Tensión diplomática: El presidente colombiano Gustavo Petro exigió a Estados Unidos que devuelva a Nicolás Maduro a Venezuela para que enfrente la justicia local, criticando el reciente ataque militar en Caracas.
Durante un acto en Bogotá, Petro afirmó que «tienen que devolverlo y que lo juzgue un tribunal venezolano, no estadounidense». El mandatario contrastó la visión latinoamericana de justicia con la tradición anglosajona y europea, subrayando diferencias culturales en la resolución de conflictos.
El presidente colombiano condenó el bombardeo del 3 de enero en Caracas, calificándolo como «un acto contra la patria de Bolívar» y no solo contra Maduro. «Esa marca es histórica, no se olvidará jamás», advirtió, incluso si el líder venezolano terminara en una cárcel estadounidense.

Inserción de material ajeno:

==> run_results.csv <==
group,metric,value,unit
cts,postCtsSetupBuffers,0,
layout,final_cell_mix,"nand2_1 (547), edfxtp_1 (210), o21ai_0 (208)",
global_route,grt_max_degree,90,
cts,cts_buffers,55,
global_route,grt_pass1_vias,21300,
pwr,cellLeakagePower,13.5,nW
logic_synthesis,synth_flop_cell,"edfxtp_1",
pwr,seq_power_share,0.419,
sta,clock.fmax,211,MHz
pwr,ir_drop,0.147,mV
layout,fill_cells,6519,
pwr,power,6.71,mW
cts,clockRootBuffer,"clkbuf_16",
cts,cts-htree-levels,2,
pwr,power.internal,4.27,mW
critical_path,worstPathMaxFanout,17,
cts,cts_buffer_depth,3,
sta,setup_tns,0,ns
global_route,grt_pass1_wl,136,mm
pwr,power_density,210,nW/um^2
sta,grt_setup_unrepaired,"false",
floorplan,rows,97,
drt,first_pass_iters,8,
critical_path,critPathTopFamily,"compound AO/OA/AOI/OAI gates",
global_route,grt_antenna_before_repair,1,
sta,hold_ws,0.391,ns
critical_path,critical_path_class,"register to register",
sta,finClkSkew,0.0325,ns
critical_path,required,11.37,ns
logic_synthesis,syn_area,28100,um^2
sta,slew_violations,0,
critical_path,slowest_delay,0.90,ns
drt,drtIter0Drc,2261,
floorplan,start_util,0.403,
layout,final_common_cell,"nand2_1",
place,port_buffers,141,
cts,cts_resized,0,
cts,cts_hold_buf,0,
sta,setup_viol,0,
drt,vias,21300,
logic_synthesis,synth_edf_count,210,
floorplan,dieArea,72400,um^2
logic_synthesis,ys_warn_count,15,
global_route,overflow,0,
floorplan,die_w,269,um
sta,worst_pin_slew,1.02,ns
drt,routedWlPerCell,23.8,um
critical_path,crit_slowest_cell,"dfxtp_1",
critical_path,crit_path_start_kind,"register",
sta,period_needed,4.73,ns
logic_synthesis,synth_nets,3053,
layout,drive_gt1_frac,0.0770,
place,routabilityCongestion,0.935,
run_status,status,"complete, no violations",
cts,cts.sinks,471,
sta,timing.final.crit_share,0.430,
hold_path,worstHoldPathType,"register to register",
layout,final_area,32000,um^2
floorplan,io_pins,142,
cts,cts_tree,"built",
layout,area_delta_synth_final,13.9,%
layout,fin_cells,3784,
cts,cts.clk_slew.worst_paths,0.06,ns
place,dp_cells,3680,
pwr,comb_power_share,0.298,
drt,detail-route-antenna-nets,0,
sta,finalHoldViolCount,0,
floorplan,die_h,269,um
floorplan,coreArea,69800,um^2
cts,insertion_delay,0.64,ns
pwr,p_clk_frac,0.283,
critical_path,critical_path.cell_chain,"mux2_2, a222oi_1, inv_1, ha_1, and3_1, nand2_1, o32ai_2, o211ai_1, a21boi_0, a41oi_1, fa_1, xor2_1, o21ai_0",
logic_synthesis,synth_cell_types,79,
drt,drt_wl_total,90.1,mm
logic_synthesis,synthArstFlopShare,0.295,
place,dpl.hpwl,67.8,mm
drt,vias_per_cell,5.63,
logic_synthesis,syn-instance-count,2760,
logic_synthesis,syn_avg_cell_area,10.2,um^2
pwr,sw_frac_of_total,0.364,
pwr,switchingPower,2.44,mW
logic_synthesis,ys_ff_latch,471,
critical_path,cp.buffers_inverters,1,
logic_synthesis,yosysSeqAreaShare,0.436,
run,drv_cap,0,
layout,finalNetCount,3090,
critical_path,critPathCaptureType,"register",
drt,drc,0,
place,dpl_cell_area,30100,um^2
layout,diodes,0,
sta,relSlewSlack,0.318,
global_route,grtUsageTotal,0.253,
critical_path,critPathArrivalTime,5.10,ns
Source: an optimization exercise on an open RTL-to-GDS flow (aim: small area and a short achievable clock period). Production flows keep margins and buffers that such runs may drop.
No functional check of the RTL was part of any run shown here.
Power figures rest on the tool's default switching activity, not on a simulated workload.

<file path="flow/run.sh">
#!/bin/bash
set -euo pipefail
export BUFFER_PORTS_ARGS="-buffer_cell sky130_fd_sc_hd__buf_1"
export CTS_BUF_LIST="sky130_fd_sc_hd__clkbuf_8 sky130_fd_sc_hd__clkbuf_16"
export CTS_CLUSTER_SIZE=24
export CTS_CLUSTER_DIAMETER=100
export SETUP_SLACK_MARGIN=4.4
bash standard.sh finish > make_finish.log 2>&1
</file>
<file path="standard.sh">
#!/bin/bash
# synth_recipe.tcl (not shown) runs the flow's synth.tcl, then flattens the netlist and writes it again
# the make line also repeats each setting of config.mk as NAME=value (left out here)
make -C /OpenROAD-flow-scripts/flow DESIGN_CONFIG=/design/flow/config.mk WORK_HOME=/design/flow/orfs CLKGATE_MAP_FILE= SYNTH_SCRIPT=/design/flow/synth_recipe.tcl "${@:-finish}"
</file>
<file path="config.mk">
export PLATFORM = sky130hd
export DESIGN_NAME = executeStage
export DESIGN_NICKNAME = executeStage
export VERILOG_FILES = /design/flow/design.v
export SDC_FILE = /design/flow/constraint.sdc
export NUM_CORES = 4
export LEC_CHECK = 0
export CAP_MARGIN = 20
export CORE_MARGIN = 2
export CORE_UTILIZATION = 40
export SLEW_MARGIN = 20
</file>
<file path="constraint.sdc">
create_clock -name core_clock -period 7.2 [get_ports {clk_i}]
set_input_delay 1.4400 -clock core_clock [delete_from_list [all_inputs] [get_ports {clk_i}]]
set_output_delay 1.4400 -clock core_clock [all_outputs]
set_load 0.01 [all_outputs]
</file>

Críticas al orden internacional y a la ONU
Petro cuestionó el papel de Naciones Unidas, describiendo al organismo en «decadencia» por su incapacidad para frenar conflictos como la guerra en Gaza. Propuso superar este sistema mediante una «hermandad humana» que trascienda la lógica de los Estados, rechazando el uso de la fuerza como solución.
El ataque del 3 de enero fue tachado por Petro de «secuestro», en un contexto de alta tensión bilateral. Su declaración se produjo a una semana de su reunión con Donald Trump en la Casa Blanca, programada para el 3 de febrero.

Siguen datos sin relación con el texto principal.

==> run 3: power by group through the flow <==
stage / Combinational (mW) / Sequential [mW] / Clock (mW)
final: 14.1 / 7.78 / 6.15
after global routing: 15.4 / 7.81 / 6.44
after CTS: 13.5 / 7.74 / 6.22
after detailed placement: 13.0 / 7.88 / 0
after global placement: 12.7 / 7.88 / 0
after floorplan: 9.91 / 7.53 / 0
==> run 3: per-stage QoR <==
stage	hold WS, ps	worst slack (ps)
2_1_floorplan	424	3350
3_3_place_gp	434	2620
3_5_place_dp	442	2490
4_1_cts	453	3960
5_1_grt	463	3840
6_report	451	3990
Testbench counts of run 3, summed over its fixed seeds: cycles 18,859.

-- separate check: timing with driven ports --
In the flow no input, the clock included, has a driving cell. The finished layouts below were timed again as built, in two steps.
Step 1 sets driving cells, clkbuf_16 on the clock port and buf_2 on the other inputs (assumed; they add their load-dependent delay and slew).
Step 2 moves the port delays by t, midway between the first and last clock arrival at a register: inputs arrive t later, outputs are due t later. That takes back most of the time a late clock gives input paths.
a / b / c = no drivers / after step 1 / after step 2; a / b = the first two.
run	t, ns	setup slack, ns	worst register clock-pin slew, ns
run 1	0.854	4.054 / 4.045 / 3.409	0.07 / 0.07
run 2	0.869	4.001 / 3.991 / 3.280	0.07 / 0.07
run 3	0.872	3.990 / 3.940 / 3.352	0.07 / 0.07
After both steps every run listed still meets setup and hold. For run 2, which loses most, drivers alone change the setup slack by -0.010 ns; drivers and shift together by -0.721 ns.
This design comes from an exercise in tuning for small area, a short achievable clock period and few clock cycles per item on the open sky130 flow, not from production work. In this exercise RTL edits were held to simulation tests only and were not proved equivalent to the original.

==> sierra <==
==> flow/design.v <==
package dqsa_pkg;
  localparam int unsigned DqsaDepth = 128;
  localparam int unsigned DataW = 32;
  typedef enum logic {
    REQ_ENQ = 1'b0,
    REQ_DEQ = 1'b1
  } req_type_e;
  typedef enum logic [1:0] {
    ST_OK        = 2'd0,
    ST_OVERFLOW  = 2'd1,
    ST_UNDERFLOW = 2'd2
  } status_e;
  typedef enum logic {
    S_IDLE = 1'b0,
    S_READ = 1'b1
  } ctrl_state_e;
  typedef struct packed {
    logic accept;     
    logic load_now;   
    logic load_ram;   
  } dqsa_cmd_t;
  typedef struct packed {
    logic deq_hit;    
    logic out_busy;   
  } dqsa_sts_t;
endpackage
module dual_queue_shared_array #(
  parameter int unsigned DEPTH = 128
) (
  input  logic        clk_i,
  input  logic        rst_ni,
  input  logic        s_axis_tvalid,
  output logic        s_axis_tready,
  input  logic [31:0] s_axis_tdata,    
  input  logic [1:0]  s_axis_tuser,    
  output logic        m_axis_tvalid,
  input  logic        m_axis_tready,
  output logic [31:0] m_axis_tdata,    
  output logic [1:0]  m_axis_tuser     
);
  localparam int unsigned D  = 128;
  localparam int unsigned AW = 7;
  logic          rdy;                   
  logic [AW:0]   ext_a_q, ext_b_q;      
  logic [AW-1:0] hd_a_q, hd_b_q;        
  logic          empty_a_q, empty_b_q;  
  logic          last_a_q, last_b_q;    
  logic          full_q;                
  logic [AW:0]   free_q;                
  logic [D-1:0][31:0] mem_q;
  logic take;
  logic enq_ok, enq_a, enq_b, deq_a, deq_b, deq_ok, sel_b, sel_empty;
  logic [1:0] status;
  always_comb begin
    take      = s_axis_tvalid && rdy;
    sel_b     = s_axis_tuser[1];
    sel_empty = sel_b ? empty_b_q : empty_a_q;
    enq_ok    = take && !s_axis_tuser[0] && !full_q;
    enq_a     = enq_ok && !sel_b;
    enq_b     = enq_ok &&  sel_b;
    deq_ok    = s_axis_tuser[0] && !sel_empty;
    deq_a     = take && deq_ok && !sel_b;
    deq_b     = take && deq_ok &&  sel_b;
    if (s_axis_tuser[0]) status = sel_empty ? 2'd2 : 2'd0;
    else                 status = full_q    ? 2'd1 : 2'd0;
  end
  logic [AW:0]   ext_a_d, ext_b_d, free_d;
  logic [AW-1:0] hd_a_d, hd_b_d;
  logic          empty_a_d, empty_b_d, last_a_d, last_b_d, full_d;
  always_comb begin
    ext_a_d   = ext_a_q;
    hd_a_d    = hd_a_q;
    empty_a_d = empty_a_q;
    last_a_d  = last_a_q;
    ext_b_d   = ext_b_q;
    hd_b_d    = hd_b_q;
    empty_b_d = empty_b_q;
    last_b_d  = last_b_q;
    free_d    = free_q;
    full_d    = full_q;
    if (enq_a) begin
      ext_a_d   = ext_a_q + 1'b1;
      empty_a_d = 1'b0;
      last_a_d  = empty_a_q;
      free_d    = free_q - 1'b1;
      full_d    = (free_q == (AW+1)'(1));
    end
    if (enq_b) begin
      ext_b_d   = ext_b_q + 1'b1;
      empty_b_d = 1'b0;
      last_b_d  = empty_b_q;
      free_d    = free_q - 1'b1;
      full_d    = (free_q == (AW+1)'(1));
    end
    if (deq_a) begin
      if (last_a_q) begin
        ext_a_d   = '0;
        hd_a_d    = '0;
        empty_a_d = 1'b1;
        last_a_d  = 1'b0;
        free_d    = free_q + ext_a_q;
        full_d    = 1'b0;
      end else begin
        hd_a_d    = hd_a_q + 1'b1;
        last_a_d  = ({1'b0, hd_a_q} + (AW+1)'(2) == ext_a_q);
      end
    end
    if (deq_b) begin
      if (last_b_q) begin
        ext_b_d   = '0;
        hd_b_d    = '0;
        empty_b_d = 1'b1;
        last_b_d  = 1'b0;
        free_d    = free_q + ext_b_q;
        full_d    = 1'b0;
      end else begin
        hd_b_d    = hd_b_q + 1'b1;
        last_b_d  = ({1'b0, hd_b_q} + (AW+1)'(2) == ext_b_q);
      end
    end
  end
  always_ff @(posedge clk_i or negedge rst_ni) begin
    if (!rst_ni) begin
      ext_a_q   <= '0;
      hd_a_q    <= '0;
      empty_a_q <= 1'b1;
      last_a_q  <= 1'b0;
      ext_b_q   <= '0;
      hd_b_q    <= '0;
      empty_b_q <= 1'b1;
      last_b_q  <= 1'b0;
      free_q    <= (AW+1)'(D);
      full_q    <= 1'b0;
    end else begin
      ext_a_q   <= ext_a_d;
      hd_a_q    <= hd_a_d;
      empty_a_q <= empty_a_d;
      last_a_q  <= last_a_d;
      ext_b_q   <= ext_b_d;
      hd_b_q    <= hd_b_d;
      empty_b_q <= empty_b_d;
      last_b_q  <= last_b_d;
      free_q    <= free_d;
      full_q    <= full_d;
    end
  end
  logic [AW-1:0] raddr;
  logic [D-1:0]  rsel_d;
  assign raddr = sel_b ? ~hd_b_q : hd_a_q;
  always_comb begin
    for (int i = 0; i < D; i++) rsel_d[i] = deq_ok && (raddr == AW'(i));
  end
  logic [AW-1:0] waddr;
  logic [D-1:0]  wen_q;
  logic [31:0]   wdata_q;
  assign waddr = sel_b ? ~ext_b_q[AW-1:0] : ext_a_q[AW-1:0];
  always_ff @(posedge clk_i) begin
    for (int i = 0; i < D; i++) wen_q[i] <= enq_ok && (waddr == AW'(i));
    wdata_q <= s_axis_tdata;
  end
  always_ff @(posedge clk_i) begin
    for (int i = 0; i < D; i++) begin
      if (wen_q[i]) mem_q[i] <= wdata_q;
    end
  end
  localparam int unsigned G  = 4;         
  localparam int unsigned GW = D / G;     
  logic         v1_q;
  logic [1:0]   st1_q;
  logic [D-1:0] rsel_q;
  always_ff @(posedge clk_i) begin
    rsel_q <= rsel_d;
    st1_q  <= status;
  end
  logic [G-1:0][31:0] part;
  always_comb begin
    for (int g = 0; g < G; g++) begin
      part[g] = '0;
      for (int k = 0; k < GW; k++) begin
        part[g] = part[g] | (mem_q[g*GW+k] & {32{rsel_q[g*GW+k]}});
      end
    end
  end
  logic               v2_q;
  logic [1:0]         st2_q;
  logic [G-1:0][31:0] part_q;
  always_ff @(posedge clk_i) begin
    part_q <= part;
    st2_q  <= st1_q;
  end
  logic [31:0] rdata;
  always_comb begin
    rdata = '0;
    for (int g = 0; g < G; g++) rdata = rdata | part_q[g];
  end
  logic [33:0] res;
  assign res = {st2_q, rdata};
  localparam int unsigned K = 4;
  logic [33:0]  e0_q;
  logic [33:0]  e_q [1:K-1];
  logic [2:0]   cnt_q;
  logic         ov;                 
  logic         pop;
  logic [2:0]   cnt_d;
  logic alive_q;
  assign rdy   = alive_q && ({1'b0, cnt_q} + {3'b0, v1_q} + {3'b0, v2_q}) <= 4'(K - 1);
  assign ov    = cnt_q != '0;
  assign pop   = ov && m_axis_tready;
  assign cnt_d = cnt_q - {2'b0, pop} + {2'b0, v2_q};
  always_ff @(posedge clk_i or negedge rst_ni) begin
    if (!rst_ni) begin
      alive_q <= 1'b0;
      v1_q  <= 1'b0;
      v2_q  <= 1'b0;
      cnt_q <= '0;
    end else begin
      alive_q <= 1'b1;
      v1_q  <= take;
      v2_q  <= v1_q;
      cnt_q <= cnt_d;
    end
  end
  logic [33:0] e0s_q;
  always_ff @(posedge clk_i) begin
    if (!ov || m_axis_tready) e0s_q <= (cnt_q < 3'd2) ? res : e_q[1];
  end
  always_ff @(posedge clk_i) begin
    e0_q <= (ov && !m_axis_tready) ? e0s_q :
            (cnt_q >= 3'd2)        ? e_q[1] : res;
  end
  always_ff @(posedge clk_i) begin
    for (int j = 1; j < K; j++) begin
      if (pop && cnt_q >= 3'(j + 2)) begin
        e_q[j] <= e_q[j+1 < K ? j+1 : j];
      end else if ((pop && cnt_q == 3'(j + 1)) || (!pop && cnt_q <= 3'(j))) begin
        e_q[j] <= res;
      end
    end
  end
  logic tready_q, tvalid_q;
  always_ff @(posedge clk_i or negedge rst_ni) begin
    if (!rst_ni) begin
      tready_q <= 1'b0;
      tvalid_q <= 1'b0;
    end else begin
      tready_q <= ({1'b0, cnt_d} + {3'b0, v1_q} + {3'b0, take}) <= 4'(K - 1);
      tvalid_q <= cnt_d != '0;
    end
  end
  assign s_axis_tready = tready_q;
  assign m_axis_tvalid = tvalid_q;
  assign m_axis_tuser  = e0_q[33:32];
  assign m_axis_tdata  = e0_q[31:0];
endmodule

Reunión con Trump: entre la tensión y el diálogo
Los desencuentros entre ambos países se remontan a 2023, cuando Petro se negó a recibir un vuelo con migrantes deportados desde EE.UU., denunciando un «trato indigno» hacia sus connacionales. El mandatario reveló que había preparado un discurso contundente para la Plaza de Bolívar el 7 de enero, pero una llamada con Trump redujo la tensión.
«Trump me cambió el discurso, pero está escrito y algún día se publicará», aseguró Petro, dejando en suspenso el contenido de sus palabras no pronunciadas.